### WORK REQUIRED
Copy, from the material below, each line that contains the word "gates".

### DATA IN THIS EXERCISE

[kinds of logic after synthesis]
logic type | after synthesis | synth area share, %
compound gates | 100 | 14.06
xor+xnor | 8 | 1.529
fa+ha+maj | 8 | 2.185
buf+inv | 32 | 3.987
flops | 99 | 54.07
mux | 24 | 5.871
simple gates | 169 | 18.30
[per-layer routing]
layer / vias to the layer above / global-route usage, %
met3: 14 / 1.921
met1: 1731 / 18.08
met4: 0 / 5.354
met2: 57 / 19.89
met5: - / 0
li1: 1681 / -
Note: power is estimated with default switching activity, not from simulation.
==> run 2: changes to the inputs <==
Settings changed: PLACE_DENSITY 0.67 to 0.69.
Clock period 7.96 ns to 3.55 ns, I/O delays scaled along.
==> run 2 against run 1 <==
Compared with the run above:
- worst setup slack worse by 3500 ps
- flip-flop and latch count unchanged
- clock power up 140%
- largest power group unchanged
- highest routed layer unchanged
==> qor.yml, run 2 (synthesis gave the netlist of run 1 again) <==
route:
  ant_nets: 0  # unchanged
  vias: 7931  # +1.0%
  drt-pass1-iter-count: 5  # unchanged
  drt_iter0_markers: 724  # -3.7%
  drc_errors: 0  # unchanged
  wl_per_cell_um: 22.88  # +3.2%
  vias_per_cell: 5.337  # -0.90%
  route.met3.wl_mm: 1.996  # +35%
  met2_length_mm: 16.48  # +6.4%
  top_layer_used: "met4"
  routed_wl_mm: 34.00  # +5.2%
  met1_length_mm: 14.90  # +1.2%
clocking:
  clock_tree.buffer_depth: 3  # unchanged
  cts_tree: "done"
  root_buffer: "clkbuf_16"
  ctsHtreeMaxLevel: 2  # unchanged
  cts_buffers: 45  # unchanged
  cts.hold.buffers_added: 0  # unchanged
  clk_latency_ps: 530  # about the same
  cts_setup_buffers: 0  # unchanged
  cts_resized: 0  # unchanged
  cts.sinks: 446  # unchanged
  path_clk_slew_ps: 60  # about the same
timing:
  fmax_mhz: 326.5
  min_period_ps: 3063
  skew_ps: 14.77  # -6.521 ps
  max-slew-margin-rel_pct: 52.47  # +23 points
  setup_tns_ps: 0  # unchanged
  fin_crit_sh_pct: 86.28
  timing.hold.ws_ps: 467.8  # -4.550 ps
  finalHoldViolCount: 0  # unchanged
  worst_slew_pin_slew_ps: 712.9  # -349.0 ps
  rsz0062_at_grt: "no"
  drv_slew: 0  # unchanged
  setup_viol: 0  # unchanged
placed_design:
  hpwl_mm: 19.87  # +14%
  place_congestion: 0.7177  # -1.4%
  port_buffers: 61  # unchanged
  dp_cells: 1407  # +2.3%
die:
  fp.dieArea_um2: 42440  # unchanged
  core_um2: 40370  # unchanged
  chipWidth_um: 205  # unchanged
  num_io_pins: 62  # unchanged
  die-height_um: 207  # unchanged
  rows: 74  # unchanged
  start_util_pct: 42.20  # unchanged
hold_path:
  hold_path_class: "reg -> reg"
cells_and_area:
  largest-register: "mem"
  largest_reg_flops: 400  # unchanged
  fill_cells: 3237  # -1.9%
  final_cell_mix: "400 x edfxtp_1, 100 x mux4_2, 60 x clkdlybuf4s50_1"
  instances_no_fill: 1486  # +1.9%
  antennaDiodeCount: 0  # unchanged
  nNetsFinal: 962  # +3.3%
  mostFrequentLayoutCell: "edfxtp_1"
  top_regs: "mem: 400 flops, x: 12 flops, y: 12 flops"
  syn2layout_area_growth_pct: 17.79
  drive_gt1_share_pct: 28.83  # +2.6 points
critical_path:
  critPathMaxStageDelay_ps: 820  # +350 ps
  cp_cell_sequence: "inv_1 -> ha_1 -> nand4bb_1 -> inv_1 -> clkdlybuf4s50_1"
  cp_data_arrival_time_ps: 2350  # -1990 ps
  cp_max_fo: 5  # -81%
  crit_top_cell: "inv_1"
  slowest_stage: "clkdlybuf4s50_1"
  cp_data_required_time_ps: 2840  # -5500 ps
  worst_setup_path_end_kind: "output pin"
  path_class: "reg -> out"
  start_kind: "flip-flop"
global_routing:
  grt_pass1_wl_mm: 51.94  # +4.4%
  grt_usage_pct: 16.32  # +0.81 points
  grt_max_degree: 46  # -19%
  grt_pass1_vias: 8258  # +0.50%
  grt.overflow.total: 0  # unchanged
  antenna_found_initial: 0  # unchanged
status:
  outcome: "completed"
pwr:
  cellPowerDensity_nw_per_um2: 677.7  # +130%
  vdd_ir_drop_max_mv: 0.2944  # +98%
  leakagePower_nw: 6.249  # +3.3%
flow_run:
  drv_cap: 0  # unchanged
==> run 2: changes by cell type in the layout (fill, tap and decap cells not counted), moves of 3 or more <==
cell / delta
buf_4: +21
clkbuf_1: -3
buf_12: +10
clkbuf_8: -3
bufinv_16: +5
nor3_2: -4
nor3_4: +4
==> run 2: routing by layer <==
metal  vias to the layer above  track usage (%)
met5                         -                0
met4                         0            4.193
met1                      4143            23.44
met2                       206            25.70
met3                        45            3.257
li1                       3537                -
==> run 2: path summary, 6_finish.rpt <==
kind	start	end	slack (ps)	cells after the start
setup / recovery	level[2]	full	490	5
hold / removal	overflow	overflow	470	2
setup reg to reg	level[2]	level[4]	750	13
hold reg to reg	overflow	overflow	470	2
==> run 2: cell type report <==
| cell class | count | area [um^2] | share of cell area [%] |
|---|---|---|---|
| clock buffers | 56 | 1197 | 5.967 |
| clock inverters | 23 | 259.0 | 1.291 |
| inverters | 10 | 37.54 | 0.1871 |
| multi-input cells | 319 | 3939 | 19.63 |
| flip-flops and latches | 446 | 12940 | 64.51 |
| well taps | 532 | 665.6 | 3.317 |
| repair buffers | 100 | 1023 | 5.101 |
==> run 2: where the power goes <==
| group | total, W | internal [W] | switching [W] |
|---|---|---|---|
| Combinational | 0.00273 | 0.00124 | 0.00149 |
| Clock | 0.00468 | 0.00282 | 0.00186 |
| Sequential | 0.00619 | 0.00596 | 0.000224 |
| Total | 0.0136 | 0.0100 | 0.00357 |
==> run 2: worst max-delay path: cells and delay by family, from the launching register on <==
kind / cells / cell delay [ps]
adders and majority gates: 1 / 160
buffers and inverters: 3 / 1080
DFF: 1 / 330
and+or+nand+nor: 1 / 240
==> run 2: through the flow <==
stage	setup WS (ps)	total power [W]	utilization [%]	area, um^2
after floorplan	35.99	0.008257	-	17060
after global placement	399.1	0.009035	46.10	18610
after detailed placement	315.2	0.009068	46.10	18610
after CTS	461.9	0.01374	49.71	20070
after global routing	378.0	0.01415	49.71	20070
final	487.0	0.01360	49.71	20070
### src/rtl/keypad_event_encoder_pkg.sv
// rtl/keypad_event_encoder_pkg.sv - shared FSM encodings and default parameters for the keypad encoder
package keypad_event_encoder_pkg;

    // Default build of the encoder: ten keys, 4-bit codes, 4-cycle debounce, 4-entry event FIFO
    localparam int DEF_N_KEYS   = 10;
    localparam int DEF_CODE_W   = 4;
    localparam int DEF_DEBOUNCE = 4;
    localparam int DEF_DEPTH    = 4;

    // Press/hold/release debouncer states
    typedef enum logic [1:0] {
        ST_IDLE     = 2'd0,
        ST_DEBOUNCE = 2'd1,
        ST_HELD     = 2'd2,
        ST_RELEASE  = 2'd3
    } state_t;

endpackage

### src/rtl/keypad_event_encoder_sync_fifo.sv
// rtl/keypad_event_encoder_sync_fifo.sv - circular event FIFO with drop-on-full pulse
module sync_fifo #(
    parameter int WIDTH = 4,
    parameter int DEPTH = 4
) (
    input  logic             clk,
    input  logic             rst,
    input  logic             push,
    input  logic [WIDTH-1:0] din,
    output logic             full,
    input  logic             pop,
    output logic [WIDTH-1:0] dout,
    output logic             empty,
    output logic             drop
);
    localparam int AW = $clog2(DEPTH);
    localparam logic [AW:0] FULL_CNT = (AW + 1)'(DEPTH);

    logic [WIDTH-1:0] r_mem [DEPTH];
    logic [AW-1:0]    r_wr;
    logic [AW-1:0]    r_rd;
    logic [AW:0]      r_count;
    logic             r_drop;
    logic             w_do_push;
    logic             w_do_pop;

    assign full  = (r_count == FULL_CNT);
    assign empty = (r_count == '0);
    assign dout  = r_mem[r_rd];
    assign drop  = r_drop;

    // A push into a full FIFO still lands if the head is leaving in the same cycle
    assign w_do_pop  = pop && !empty;
    assign w_do_push = push && (!full || w_do_pop);

    // Storage, pointers (wrap naturally at DEPTH) and occupancy
    always_ff @(posedge clk or posedge rst) begin
        if (rst) begin
            for (int i = 0; i < DEPTH; i++) begin
                r_mem[i] <= '0;
            end
            r_wr    <= '0;
            r_rd    <= '0;
            r_count <= '0;
            r_drop  <= 1'b0;
        end else begin
            if (w_do_push) begin
                r_mem[r_wr] <= din;
                r_wr        <= r_wr + 1'b1;
            end
            if (w_do_pop) begin
                r_rd <= r_rd + 1'b1;
            end
            case ({w_do_push, w_do_pop})
                2'b10:   r_count <= r_count + 1'b1;
                2'b01:   r_count <= r_count - 1'b1;
                default: r_count <= r_count;
            endcase
            r_drop <= push && full && !w_do_pop;
        end
    end

endmodule

### src/rtl/keypad_event_encoder.sv
// rtl/keypad_event_encoder.sv - synchronised, debounced keypad priority encoder feeding an event FIFO
module keypad_event_encoder
    import keypad_event_encoder_pkg::*;
#(
    parameter int N_KEYS   = DEF_N_KEYS,
    parameter int CODE_W   = DEF_CODE_W,
    parameter int DEBOUNCE = DEF_DEBOUNCE,
    parameter int DEPTH    = DEF_DEPTH
) (
    input  logic              clk,
    input  logic              rst,
    input  logic              enablen,
    input  logic [N_KEYS-1:0] keypad,
    output logic [CODE_W-1:0] D,
    output logic              V,
    input  logic              ready,
    output logic              pressed,
    output logic              overflow
);
    localparam int CNT_W = $clog2(DEBOUNCE + 1);
    localparam logic [CNT_W-1:0] CNT_ONE = CNT_W'(1);
    localparam logic [CNT_W-1:0] CNT_MAX = CNT_W'(DEBOUNCE);

    logic [N_KEYS-1:0] r_sync1;
    logic [N_KEYS-1:0] r_ks;
    logic              w_any;
    logic [CODE_W-1:0] w_cand;

    state_t            r_state;
    state_t            w_state_nxt;
    logic [CNT_W-1:0]  r_cnt;
    logic [CNT_W-1:0]  w_cnt_nxt;
    logic [CODE_W-1:0] r_cand;
    logic [CODE_W-1:0] w_cand_nxt;
    logic              w_push;
    logic              w_pop;
    logic              w_full;
    logic              w_empty;

    // Two-flop synchroniser for the asynchronous key lines
    always_ff @(posedge clk or posedge rst) begin
        if (rst) begin
            r_sync1 <= '0;
            r_ks    <= '0;
        end else begin
            r_sync1 <= keypad;
            r_ks    <= r_sync1;
        end
    end

    assign w_any = |r_ks;

    // Priority encoder: the highest-index pressed key wins
    always_comb begin
        w_cand = '0;
        for (int i = 0; i < N_KEYS; i++) begin
            if (r_ks[i]) begin
                w_cand = CODE_W'(i);
            end
        end
    end

    // Debouncer state, stability counter and latched candidate
    always_ff @(posedge clk or posedge rst) begin
        if (rst) begin
            r_state <= ST_IDLE;
            r_cnt   <= '0;
            r_cand  <= '0;
        end else begin
            r_state <= w_state_nxt;
            r_cnt   <= w_cnt_nxt;
            r_cand  <= w_cand_nxt;
        end
    end

    // Next-state logic; disabling aborts any press in progress without an event
    always_comb begin
        w_state_nxt = r_state;
        w_cnt_nxt   = r_cnt;
        w_cand_nxt  = r_cand;
        w_push      = 1'b0;
        if (enablen) begin
            w_state_nxt = ST_IDLE;
        end else begin
            case (r_state)
                ST_IDLE: begin
                    if (w_any) begin
                        w_state_nxt = ST_DEBOUNCE;
                        w_cnt_nxt   = CNT_ONE;
                        w_cand_nxt  = w_cand;
                    end
                end
                ST_DEBOUNCE: begin
                    if (!w_any) begin
                        w_state_nxt = ST_IDLE;
                    end else if (w_cand != r_cand) begin
                        w_cand_nxt = w_cand;
                        w_cnt_nxt  = CNT_ONE;
                    end else if (r_cnt != CNT_MAX) begin
                        w_cnt_nxt = r_cnt + 1'b1;
                    end else begin
                        w_push      = 1'b1;
                        w_state_nxt = ST_HELD;
                    end
                end
                ST_HELD: begin
                    if (!w_any) begin
                        w_state_nxt = ST_RELEASE;
                        w_cnt_nxt   = CNT_ONE;
                    end
                end
                ST_RELEASE: begin
                    if (w_any) begin
                        w_state_nxt = ST_HELD;
                    end else if (r_cnt == CNT_MAX) begin
                        w_state_nxt = ST_IDLE;
                    end else begin
                        w_cnt_nxt = r_cnt + 1'b1;
                    end
                end
                default: w_state_nxt = ST_IDLE;
            endcase
        end
    end

    assign V       = !w_empty;
    assign w_pop   = V && ready;
    assign pressed = (r_state == ST_HELD);

    sync_fifo #(
        .WIDTH (CODE_W),
        .DEPTH (DEPTH)
    ) u_fifo (
        .clk   (clk),
        .rst   (rst),
        .push  (w_push),
        .din   (r_cand),
        .full  (w_full),
        .pop   (w_pop),
        .dout  (D),
        .empty (w_empty),
        .drop  (overflow)
    );

endmodule
### config.mk
export PLATFORM = sky130hd
export DESIGN_NAME = keypad_event_encoder
export DESIGN_NICKNAME = d
export VERILOG_FILES = /design/src/rtl/keypad_event_encoder_pkg.sv /design/src/rtl/keypad_event_encoder_sync_fifo.sv /design/src/rtl/keypad_event_encoder.sv
export SDC_FILE = /design/constraint.sdc
export NUM_CORES = 1
export LEC_CHECK = 0
export CORE_MARGIN = 10
export CORE_UTILIZATION = 40
export CTS_BUF_LIST = sky130_fd_sc_hd__clkbuf_16
export CTS_CLUSTER_DIAMETER = 150
export DETAILED_ROUTE_END_ITERATION = 8
export GPL_TIMING_DRIVEN = 0
export PLACE_DENSITY = 0.55
export SKIP_LAST_GASP = 1
export SLEW_MARGIN = 20
export SYNTH_ARGS = -nofsm -noshare
export SYNTH_HDL_FRONTEND = slang
export SYNTH_SLANG_ARGS = --single-unit
### constraint.sdc
create_clock -name clk -period 4.1 [get_ports clk]
set_clock_uncertainty 0.05 [all_clocks]
set_input_delay 0.82 -clock clk [delete_from_list [all_inputs] [get_ports clk]]
set_output_delay 0.82 -clock clk [all_outputs]
set_load 0.01 [all_outputs]
==> results of run 1 <==
[path summary, 6_finish.rpt]
check | start | to | slack, ns | cells after the start
worst max-delay path | enablen | u_fifo.r_count[1] | 0.73 | 9
min in group asynchronous | rst | u_fifo.r_mem[13] | 0.90 | 2
max in group asynchronous | rst | u_fifo.r_mem[12] | 2.56 | 3
worst max register to register | r_ks[5] | u_fifo.r_count[1] | 0.85 | 8
worst min register to register | r_sync1[0] | r_ks[0] | 0.30 | 0
worst min-delay path | r_sync1[0] | r_ks[0] | 0.30 | 0
[layout make-up]
type	instances	area (um2)	area share
inverter	11	41.3	0.0146
clock inverter	3	28.8	0.0102
clock buffer	5	125	0.0441
buffer	4	16.3	0.00574
tap	72	90.1	0.0318
multi-input combinational	110	980	0.346
timing repair buffer	21	228	0.0803
sequential	53	1330	0.468
[synth_stat cells, types with 3 or more instances]
master / count / area, um2
clkbuf_1: 3 / 11.3
nand2_4: 4 / 45.0
mux4_2: 4 / 90.1
xor2_1: 3 / 26.3
dfrtp_1: 53 / 1330
inv_1: 11 / 41.3
nor2_1: 8 / 30.0
xnor2_1: 3 / 26.3
nand2b_1: 3 / 18.8
nor2b_1: 4 / 25.0
mux2_1: 16 / 180
mux2_2: 4 / 45.0
nand2_1: 7 / 26.3
ha_1: 7 / 87.6
[layer usage]
layer | up-vias | part of all wire | GRT usage
met2 | 26 | 0.48 | 0.146
met5 | - | 0 | 0
met1 | 701 | 0.46 | 0.119
met3 | 5 | 0.041 | 0.0263
met4 | 0 | 0.015 | 0.0462
li1 | 686 | - | -
[critical path, stage by stage]
cell,delay (ns)
clkdlybuf4s50_1,0.47
a311oi_1,0.31
nand3_1,0.17
nor4_4,0.69
inv_1,0.11
ha_1,0.24
inv_1,0.07
fa_1,0.40
o21ai_0,0.22
[power by group through the flow]
stage | registers [uW] | logic, uW | clock network (uW)
floorplan | 608 | 163 | 0
global placement | 620 | 210 | 0
detailed placement | 622 | 224 | 0
CTS | 612 | 227 | 443
global route | 619 | 248 | 468
finish | 611 | 223 | 433
[logic make-up after synthesis]
group                    after synthesis  synth area share
AND/OR/NAND/NOR                       49             0.139
AO/OA/AOI/OAI                         21            0.0662
XOR/XNOR                               6            0.0222
multiplexers                          26             0.142
buffers and inverters                 15            0.0243
adder cells (fa/ha/maj)                8            0.0455
flip-flops                            53             0.561
[sequential cells by signal, summed over array words and instances (netlist names)]
register	count
r_cand	4
r_state	2
u_fifo.drop	1
u_fifo.r_wr	2
r_ks	10
r_cnt	3
u_fifo.r_mem	16
u_fifo.r_rd	2
r_sync1	10
u_fifo.r_count	3
[through the flow]
stage,util,total power (uW),area [um2]
detailed placement,0.478,846,2680
global placement,0.473,829,2650
floorplan,-,771,2360
finish,0.506,1270,2840
global route,0.506,1330,2840
CTS,0.506,1280,2840
==> results.py, run 1 <==
metrics = {
    "status": {
        "status": "complete, no violations",
    },
    "grt": {
        "antenna_found_initial": 0,
        "grt_pass1_vias": 1490,
        "grt_max_degree": 33,
        "gr-total-overflow": 0,
        "track_usage": 0.0949,
        "grt_pass1_wl_mm": 7.29,
    },
    "power_and_ir_drop": {
        "sequentialPowerShare": 0.483,
        "p_sw_uw": 358,
        "pwr-share-clk": 0.342,
        "p_per_area_nw_per_um2": 447,
        "power.internal_uw": 909,
        "p_sw_frac": 0.283,
        "irDropWorstVdd_v": 0.000266,
        "leakage_uw": 0.00132,
        "p_comb_frac": 0.176,
    },
    "critical_path": {
        "cp_max_fo": 8,
        "required_ns": 4.25,
        "endpoint_kind": "flop",
        "path_class": "input port to flop",
        "crit_path_start_kind": "input port",
        "critPathArrivalTime_ns": 3.52,
    },
    "flow_run": {
        "maxCapViolations": 0,
    },
    "cells_and_area": {
        "drive_gt1_frac": 0.150,
        "final_nets": 228,
        "antenna_cells": 0,
        "area_delta_synth_final_pct": 20.0,
        "final_cell_mix": "dfrtp_1 (53), clkdlybuf4s50_1 (20), mux2_1 (16)",
        "fillers": 519,
        "layout_commonest_cell": "dfrtp_1",
        "stdcell_count": 279,
    },
    "timing": {
        "finalSetupViolCount": 0,
        "timing.final.crit_share": 0.822,
        "holdWs_ns": 0.300,
        "finalHoldViolations": 0,
        "slew_viol_final": 0,
        "fmax_ghz": 0.297,
        "rsz0062_at_grt": "false",
        "fin_crit_ns": 3.37,
        "fin_ws_ns": 0.729,
        "maxSlewHeadroom": 0.407,
        "fin_setup_tns_ns": 0,
        "worst_pin_slew_ns": 0.883,
    },
    "drt": {
        "vias": 1418,
        "route.detailed.drc": 0,
        "totalWireLength_mm": 4.28,
        "wire_per_inst_um": 15.3,
        "vias_per_cell": 5.08,
        "drt_iter0_drc": 57,
        "drt-pass1-iter-count": 4,
        "postRouteAntennaNets": 0,
    },
    "cts": {
        "cts_buffer_depth": 2,
        "post_cts_buffers": 0,
        "htreeDepth": 2,
        "clk_latency_ns": 0.29,
        "cts.sinks": 53,
        "ctsResizeCount": 0,
        "clk_pin_slew_ns": 0.07,
        "cts_made_buffers": 5,
        "cts_tree": "yes",
        "root_buffer": "clkbuf_16",
        "holdBufCountCts": 0,
    },
    "yosys": {
        "yosys_warnings": 0,
        "synth-edff-count": 0,
        "yosysSeqAreaShare": 0.561,
        "synthCells": 178,
        "synth_nets": 200,
        "syn_area_um2": 2360,
        "synth_area_per_cell_um2": 13.3,
        "ys_types": 49,
        "synth-seq-cells": 53,
        "async_flop_share": 1.00,
        "synth_flop_cell": "dfrtp_1",
    },
    "die": {
        "initial_core_util": 0.421,
        "die-height_um": 96.9,
        "io_pins": 21,
        "die_area_um2": 9380,
        "core_area_um2": 5610,
        "rows": 27,
        "die-width_um": 96.9,
    },
    "placement": {
        "place_congestion": 0.763,
        "dp_slack_ns": 0.415,
        "io_buffers": 20,
        "dp_hpwl_mm": 3.15,
        "dp_cells": 271,
    },
    "worst_hold_path": {
        "hold_class": "flop to flop",
    },
}
No activity file was read; power rests on OpenSTA's default activity.
==> inputs of run 2 (changes only) <==
- clock period: 4.1 -> 3.5 ns (I/O delays scaled with it)
==> results of run 2 <==
Same layout as run 1 (identical final DEF). Status: complete, no violations.
Main changes from that run: setup slack after placement 0.415 ns -> -0.0649 ns; setup slack after layout 0.729 ns -> 0.249 ns; register-to-register setup slack 0.85 ns -> 0.25 ns; total power 1270 uW -> 1480 uW; worst IR drop on VDD 0.000266 V -> 0.000312 V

### FINAL ANSWER
compound gates | 100 | 14.06
simple gates | 169 | 18.30
adders and majority gates: 1 / 160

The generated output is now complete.